— Task prompt —
Show all lines of the listing that hold the word "master".

— Materials provided —
◇ ◇ ◇ ◇ ◇ ◇ ◇

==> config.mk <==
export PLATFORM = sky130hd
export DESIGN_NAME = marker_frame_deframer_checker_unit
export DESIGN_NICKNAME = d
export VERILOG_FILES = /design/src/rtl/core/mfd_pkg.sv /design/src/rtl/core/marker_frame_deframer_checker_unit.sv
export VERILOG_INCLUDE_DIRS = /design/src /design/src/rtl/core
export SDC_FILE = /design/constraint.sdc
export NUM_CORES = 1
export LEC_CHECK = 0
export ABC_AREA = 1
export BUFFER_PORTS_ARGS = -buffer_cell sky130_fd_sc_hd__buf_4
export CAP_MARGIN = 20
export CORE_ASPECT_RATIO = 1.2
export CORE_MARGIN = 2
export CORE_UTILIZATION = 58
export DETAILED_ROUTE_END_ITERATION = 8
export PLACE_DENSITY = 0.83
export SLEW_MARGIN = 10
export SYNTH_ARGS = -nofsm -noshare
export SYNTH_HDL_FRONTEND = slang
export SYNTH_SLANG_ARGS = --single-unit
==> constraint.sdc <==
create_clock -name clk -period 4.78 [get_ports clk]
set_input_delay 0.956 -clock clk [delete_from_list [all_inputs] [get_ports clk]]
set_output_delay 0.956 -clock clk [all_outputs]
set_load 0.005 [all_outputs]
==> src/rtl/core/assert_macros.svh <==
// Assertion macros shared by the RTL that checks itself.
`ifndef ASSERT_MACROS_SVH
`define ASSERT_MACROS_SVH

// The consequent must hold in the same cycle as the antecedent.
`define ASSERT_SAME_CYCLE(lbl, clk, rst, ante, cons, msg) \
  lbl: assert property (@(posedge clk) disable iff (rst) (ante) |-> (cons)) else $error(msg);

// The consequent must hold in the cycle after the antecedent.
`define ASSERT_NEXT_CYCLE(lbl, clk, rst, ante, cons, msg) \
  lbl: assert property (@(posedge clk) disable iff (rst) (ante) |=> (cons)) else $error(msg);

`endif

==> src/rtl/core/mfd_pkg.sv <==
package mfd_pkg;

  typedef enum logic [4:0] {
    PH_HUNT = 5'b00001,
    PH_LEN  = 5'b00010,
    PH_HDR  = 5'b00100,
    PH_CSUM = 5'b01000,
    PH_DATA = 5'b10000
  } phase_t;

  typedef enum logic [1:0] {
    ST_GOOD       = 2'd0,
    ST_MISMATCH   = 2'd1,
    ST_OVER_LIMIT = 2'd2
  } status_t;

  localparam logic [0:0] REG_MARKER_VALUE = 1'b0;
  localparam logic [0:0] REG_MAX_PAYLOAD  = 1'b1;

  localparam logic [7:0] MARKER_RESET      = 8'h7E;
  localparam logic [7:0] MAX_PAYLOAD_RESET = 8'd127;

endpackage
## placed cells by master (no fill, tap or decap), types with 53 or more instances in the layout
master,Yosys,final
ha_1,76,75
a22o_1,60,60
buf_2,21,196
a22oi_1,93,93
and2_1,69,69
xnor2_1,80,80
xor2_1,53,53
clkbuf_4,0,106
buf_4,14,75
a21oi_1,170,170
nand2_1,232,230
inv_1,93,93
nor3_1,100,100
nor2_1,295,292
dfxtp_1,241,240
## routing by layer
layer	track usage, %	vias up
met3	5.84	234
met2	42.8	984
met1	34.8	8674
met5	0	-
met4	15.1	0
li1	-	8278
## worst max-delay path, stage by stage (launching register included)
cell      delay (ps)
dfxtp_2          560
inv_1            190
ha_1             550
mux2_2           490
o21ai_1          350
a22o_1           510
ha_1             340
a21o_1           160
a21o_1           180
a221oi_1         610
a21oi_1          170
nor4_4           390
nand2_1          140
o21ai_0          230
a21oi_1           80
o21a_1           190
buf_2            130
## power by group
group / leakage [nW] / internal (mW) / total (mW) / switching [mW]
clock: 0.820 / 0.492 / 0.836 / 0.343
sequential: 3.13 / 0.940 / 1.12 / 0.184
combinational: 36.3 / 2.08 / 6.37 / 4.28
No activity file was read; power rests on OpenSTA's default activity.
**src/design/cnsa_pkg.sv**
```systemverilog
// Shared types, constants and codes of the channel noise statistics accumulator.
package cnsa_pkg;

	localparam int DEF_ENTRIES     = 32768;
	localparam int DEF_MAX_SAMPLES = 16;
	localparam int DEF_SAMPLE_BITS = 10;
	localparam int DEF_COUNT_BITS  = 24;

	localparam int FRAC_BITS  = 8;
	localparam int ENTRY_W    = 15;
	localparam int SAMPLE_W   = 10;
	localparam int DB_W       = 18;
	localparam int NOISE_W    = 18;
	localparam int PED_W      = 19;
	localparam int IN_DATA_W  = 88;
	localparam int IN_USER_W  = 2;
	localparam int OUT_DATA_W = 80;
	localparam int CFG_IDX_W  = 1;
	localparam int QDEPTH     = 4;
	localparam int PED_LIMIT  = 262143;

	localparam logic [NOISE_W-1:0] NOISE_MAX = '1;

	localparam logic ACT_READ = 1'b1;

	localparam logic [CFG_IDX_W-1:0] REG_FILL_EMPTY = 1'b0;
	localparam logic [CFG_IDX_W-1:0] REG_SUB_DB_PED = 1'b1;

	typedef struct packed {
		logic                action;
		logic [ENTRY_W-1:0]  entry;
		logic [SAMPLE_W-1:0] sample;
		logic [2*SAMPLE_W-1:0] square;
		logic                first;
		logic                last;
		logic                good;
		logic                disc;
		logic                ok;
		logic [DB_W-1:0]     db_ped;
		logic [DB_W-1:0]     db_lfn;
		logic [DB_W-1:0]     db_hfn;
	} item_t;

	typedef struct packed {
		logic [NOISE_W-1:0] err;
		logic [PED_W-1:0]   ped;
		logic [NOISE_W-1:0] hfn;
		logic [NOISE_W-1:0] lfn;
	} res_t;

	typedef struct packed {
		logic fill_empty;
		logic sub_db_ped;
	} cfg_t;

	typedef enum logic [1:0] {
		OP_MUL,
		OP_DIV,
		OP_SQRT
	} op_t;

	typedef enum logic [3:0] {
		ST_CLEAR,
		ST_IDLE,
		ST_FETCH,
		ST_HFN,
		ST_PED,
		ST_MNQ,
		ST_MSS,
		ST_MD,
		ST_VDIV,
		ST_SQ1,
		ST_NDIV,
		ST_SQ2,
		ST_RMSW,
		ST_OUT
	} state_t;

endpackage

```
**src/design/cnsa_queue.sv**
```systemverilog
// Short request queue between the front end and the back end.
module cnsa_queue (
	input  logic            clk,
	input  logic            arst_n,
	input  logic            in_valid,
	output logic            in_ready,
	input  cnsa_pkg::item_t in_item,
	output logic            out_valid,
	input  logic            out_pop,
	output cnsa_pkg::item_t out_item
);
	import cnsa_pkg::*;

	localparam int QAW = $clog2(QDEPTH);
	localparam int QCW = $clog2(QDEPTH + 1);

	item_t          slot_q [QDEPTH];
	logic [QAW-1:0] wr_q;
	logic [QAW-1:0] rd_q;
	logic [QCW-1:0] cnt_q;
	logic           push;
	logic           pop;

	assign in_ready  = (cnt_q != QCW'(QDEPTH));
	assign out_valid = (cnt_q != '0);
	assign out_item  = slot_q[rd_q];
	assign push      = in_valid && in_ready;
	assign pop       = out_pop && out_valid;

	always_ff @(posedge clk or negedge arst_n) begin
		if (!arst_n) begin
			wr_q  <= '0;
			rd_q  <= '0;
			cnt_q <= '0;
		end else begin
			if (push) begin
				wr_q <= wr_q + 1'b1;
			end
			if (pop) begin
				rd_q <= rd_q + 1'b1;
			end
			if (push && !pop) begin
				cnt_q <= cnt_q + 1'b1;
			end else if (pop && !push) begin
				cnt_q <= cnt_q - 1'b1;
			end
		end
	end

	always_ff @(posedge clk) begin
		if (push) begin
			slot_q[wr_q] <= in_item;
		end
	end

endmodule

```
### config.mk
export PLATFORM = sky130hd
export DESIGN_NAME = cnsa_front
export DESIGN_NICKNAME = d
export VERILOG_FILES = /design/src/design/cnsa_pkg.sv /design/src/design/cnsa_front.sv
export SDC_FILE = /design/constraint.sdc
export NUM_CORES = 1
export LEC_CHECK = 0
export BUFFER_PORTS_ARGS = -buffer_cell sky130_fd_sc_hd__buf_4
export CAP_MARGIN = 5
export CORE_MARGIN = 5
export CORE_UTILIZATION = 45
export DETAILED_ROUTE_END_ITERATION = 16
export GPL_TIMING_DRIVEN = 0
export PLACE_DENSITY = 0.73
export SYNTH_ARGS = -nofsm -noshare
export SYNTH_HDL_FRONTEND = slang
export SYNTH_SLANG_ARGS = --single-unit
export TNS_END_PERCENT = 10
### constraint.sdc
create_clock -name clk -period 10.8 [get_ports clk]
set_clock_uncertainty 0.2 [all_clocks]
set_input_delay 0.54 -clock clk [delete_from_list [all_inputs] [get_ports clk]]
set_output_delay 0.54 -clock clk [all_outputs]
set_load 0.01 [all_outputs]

◇ ◇ ◇ ◇ ◇ ◇ ◇

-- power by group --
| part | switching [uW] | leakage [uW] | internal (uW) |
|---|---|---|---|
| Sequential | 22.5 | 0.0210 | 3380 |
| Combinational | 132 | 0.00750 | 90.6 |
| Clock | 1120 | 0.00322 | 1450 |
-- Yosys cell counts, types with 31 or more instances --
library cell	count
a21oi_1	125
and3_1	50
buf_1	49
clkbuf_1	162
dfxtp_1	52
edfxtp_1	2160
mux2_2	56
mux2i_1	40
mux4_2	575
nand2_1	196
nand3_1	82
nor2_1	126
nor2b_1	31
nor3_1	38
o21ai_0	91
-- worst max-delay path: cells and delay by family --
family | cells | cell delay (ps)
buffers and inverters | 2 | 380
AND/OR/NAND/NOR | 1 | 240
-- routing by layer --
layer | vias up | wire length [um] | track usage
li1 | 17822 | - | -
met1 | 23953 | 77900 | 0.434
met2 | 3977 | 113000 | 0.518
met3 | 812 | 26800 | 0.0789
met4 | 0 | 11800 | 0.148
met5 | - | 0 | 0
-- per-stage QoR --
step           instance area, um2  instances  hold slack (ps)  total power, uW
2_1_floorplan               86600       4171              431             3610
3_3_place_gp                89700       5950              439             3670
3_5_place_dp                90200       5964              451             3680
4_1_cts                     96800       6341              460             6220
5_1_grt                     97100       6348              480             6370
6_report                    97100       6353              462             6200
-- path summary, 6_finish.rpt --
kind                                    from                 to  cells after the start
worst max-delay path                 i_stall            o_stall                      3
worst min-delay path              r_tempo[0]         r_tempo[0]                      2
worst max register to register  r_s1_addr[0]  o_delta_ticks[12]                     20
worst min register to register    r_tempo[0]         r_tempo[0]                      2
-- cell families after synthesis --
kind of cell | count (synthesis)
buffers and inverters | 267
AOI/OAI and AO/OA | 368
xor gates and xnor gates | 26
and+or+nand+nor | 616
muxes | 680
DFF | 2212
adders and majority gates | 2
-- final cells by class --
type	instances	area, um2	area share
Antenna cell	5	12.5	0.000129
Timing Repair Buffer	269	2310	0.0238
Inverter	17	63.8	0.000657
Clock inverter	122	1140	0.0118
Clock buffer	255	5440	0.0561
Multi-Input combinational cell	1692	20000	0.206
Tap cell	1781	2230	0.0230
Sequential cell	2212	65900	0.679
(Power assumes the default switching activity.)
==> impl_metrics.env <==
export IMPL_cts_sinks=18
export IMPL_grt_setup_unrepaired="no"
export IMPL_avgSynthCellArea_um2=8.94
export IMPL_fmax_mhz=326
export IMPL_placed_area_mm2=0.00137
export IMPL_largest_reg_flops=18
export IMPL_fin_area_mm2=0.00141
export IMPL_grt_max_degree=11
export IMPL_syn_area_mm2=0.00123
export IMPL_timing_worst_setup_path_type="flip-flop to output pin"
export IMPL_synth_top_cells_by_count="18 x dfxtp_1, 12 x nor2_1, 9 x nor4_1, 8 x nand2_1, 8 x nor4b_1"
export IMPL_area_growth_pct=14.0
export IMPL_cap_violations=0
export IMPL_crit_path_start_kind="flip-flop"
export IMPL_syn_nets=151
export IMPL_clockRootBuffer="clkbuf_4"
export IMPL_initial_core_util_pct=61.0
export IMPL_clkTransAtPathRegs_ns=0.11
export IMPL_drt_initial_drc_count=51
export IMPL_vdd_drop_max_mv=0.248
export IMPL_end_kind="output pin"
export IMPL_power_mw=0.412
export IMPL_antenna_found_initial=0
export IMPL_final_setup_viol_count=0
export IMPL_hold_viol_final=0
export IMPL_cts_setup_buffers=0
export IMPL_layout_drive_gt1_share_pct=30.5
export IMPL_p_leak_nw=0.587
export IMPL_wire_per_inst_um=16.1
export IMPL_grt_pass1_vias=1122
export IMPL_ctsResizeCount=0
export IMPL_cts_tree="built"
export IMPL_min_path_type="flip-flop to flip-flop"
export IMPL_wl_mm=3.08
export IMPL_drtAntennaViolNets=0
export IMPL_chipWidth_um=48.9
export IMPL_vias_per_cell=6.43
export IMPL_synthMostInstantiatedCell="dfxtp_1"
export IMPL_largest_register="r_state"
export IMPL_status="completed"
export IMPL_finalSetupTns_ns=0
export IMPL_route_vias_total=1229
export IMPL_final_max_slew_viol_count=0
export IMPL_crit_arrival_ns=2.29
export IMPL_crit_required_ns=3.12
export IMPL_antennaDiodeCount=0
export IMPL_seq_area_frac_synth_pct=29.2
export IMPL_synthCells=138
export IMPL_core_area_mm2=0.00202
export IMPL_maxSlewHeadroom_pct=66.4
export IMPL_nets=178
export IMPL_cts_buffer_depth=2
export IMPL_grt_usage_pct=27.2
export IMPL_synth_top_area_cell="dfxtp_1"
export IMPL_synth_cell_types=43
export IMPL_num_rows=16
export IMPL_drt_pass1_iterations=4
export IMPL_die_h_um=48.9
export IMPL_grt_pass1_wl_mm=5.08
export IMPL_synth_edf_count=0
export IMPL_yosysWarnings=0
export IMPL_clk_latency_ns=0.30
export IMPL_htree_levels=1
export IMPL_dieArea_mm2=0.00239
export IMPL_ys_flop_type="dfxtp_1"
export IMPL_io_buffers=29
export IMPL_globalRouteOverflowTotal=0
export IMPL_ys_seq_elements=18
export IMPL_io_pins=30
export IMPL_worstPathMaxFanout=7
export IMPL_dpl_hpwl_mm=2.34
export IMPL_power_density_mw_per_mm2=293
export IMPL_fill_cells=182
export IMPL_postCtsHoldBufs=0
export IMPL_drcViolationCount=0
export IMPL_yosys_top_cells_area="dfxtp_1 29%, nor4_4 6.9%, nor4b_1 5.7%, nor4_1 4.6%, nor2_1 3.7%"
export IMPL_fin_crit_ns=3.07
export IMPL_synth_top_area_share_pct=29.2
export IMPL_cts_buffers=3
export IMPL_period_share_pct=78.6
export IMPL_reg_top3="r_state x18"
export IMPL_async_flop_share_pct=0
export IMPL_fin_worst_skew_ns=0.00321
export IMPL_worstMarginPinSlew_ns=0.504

◇ ◇ ◇ ◇ ◇ ◇ ◇

— Task output —
## placed cells by master (no fill, tap or decap), types with 53 or more instances in the layout
master,Yosys,final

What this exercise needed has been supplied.